13. The refrigeration apparatus according to claim 1, wherein

the inlet is formed as a connection nozzle, and

the outlet is formed as a connection nozzle.

14. The refrigeration apparatus according to claim 1, wherein the tray body has a heating device for heating the form areas.

15. A refrigeration apparatus comprising:

an ice maker including: a refrigerant circuit; an ice maker tray having: a tray body disposed in the refrigerant circuit, form areas for presetting forms for ice form elements to be produced, the form areas being integrated in the tray body, a flow channel for a refrigerant fluid of the refrigerant circuit, the flow channel being integrated in the tray body, the flow channel having an inlet, a main portion, and an outlet, the main portion being expanded with respect to the inlet and the outlet for defining an evaporator of the refrigerant circuit, the form areas extending into the flow channel, the flow channel having a channel axis, and the flow channel being closed in circumferential direction around the channel axis.

16. A household refrigeration apparatus having:

an ice maker having:

a refrigerant circuit;

an ice maker tray having:

a tray body disposed in the refrigerant circuit,

form areas for presetting forms for ice form elements to be produced, the form areas being integrated in the tray body,

a flow channel for a refrigerant fluid of the refrigerant circuit, the flow channel being integrated in the tray body and extending between the form areas, the flow channel having an inlet, a main portion, and an outlet, the main portion being expanded with respect to the inlet and the outlet for defining an evaporator of the refrigerant circuit,

the flow channel having a channel axis, and

the flow channel being closed in circumferential direction around the channel axis.

17. A refrigeration apparatus having:

an Ice maker tray including: a first ice maker tray part, in which form areas are formed, forms for ice form elements to be produced being preset by the form areas, a second ice maker tray part being connected to the first ice maker tray part, the first and second tray parts defining a tray body disposed in a refrigerant circuit of the ice maker, a channel for a refrigerant fluid of the refrigerant circuit, the channel being formed between the first ice maker tray part and the second ice maker tray part, the channel having an inlet, a main portion, and an outlet, the main portion being expanded with respect to the inlet and the outlet for defining an evaporator of the refrigerant circuit, a first channel wall bounding the channel being formed by a wall of the first ice maker tray part, a second channel wall bounding the channel being formed by a wall of the second ice maker tray part,

the form areas extending into the channel, a channel inlet being formed by at least one of the two ice maker tray parts, and a channel outlet being formed by at least one of the two ice maker tray parts.
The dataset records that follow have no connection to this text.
<file path="config.mk">
export PLATFORM = sky130hd
export DESIGN_NAME = dltr_ofifo
export DESIGN_NICKNAME = d
export VERILOG_FILES = /design/src/rtl/dltr_pkg.sv /design/src/rtl/dltr_ofifo.sv
export SDC_FILE = /design/constraint.sdc
export NUM_CORES = 1
export LEC_CHECK = 0
export CELL_PAD_IN_SITES_DETAIL_PLACEMENT = 0
export CELL_PAD_IN_SITES_GLOBAL_PLACEMENT = 2
export CORE_MARGIN = 4
export CORE_UTILIZATION = 55
export DETAILED_ROUTE_END_ITERATION = 10
export DONT_BUFFER_PORTS = 1
export GPL_ROUTABILITY_DRIVEN = 0
export HOLD_SLACK_MARGIN = 0.15
export PLACE_DENSITY_LB_ADDON = 0.08
export REMOVE_ABC_BUFFERS = 1
export SETUP_SLACK_MARGIN = 0.3
export SYNTH_ARGS = -nofsm -noshare
export SYNTH_HDL_FRONTEND = slang
export SYNTH_SLANG_ARGS = --single-unit
</file>
<file path="constraint.sdc">
create_clock -name i_clk -period 8.6 [get_ports i_clk]
set_input_delay 0.43 -clock i_clk [delete_from_list [all_inputs] [get_ports i_clk]]
set_output_delay 0.43 -clock i_clk [all_outputs]
set_load 0.05 [all_outputs]
</file>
18. A refrigeration apparatus comprising:

a tray body disposed in a refrigerant circuit of an ice maker,

form areas for presetting forms for ice form elements to be produced, the form areas being integrated in the tray body,

a flow channel for a refrigerant fluid of the refrigerant circuit, the flow channel being integrated in the tray body and extending between the form areas, the flow channel having an inlet, a main portion, and an outlet, the main portion being expanded with respect to the inlet and the outlet for defining an evaporator of the refrigerant circuit.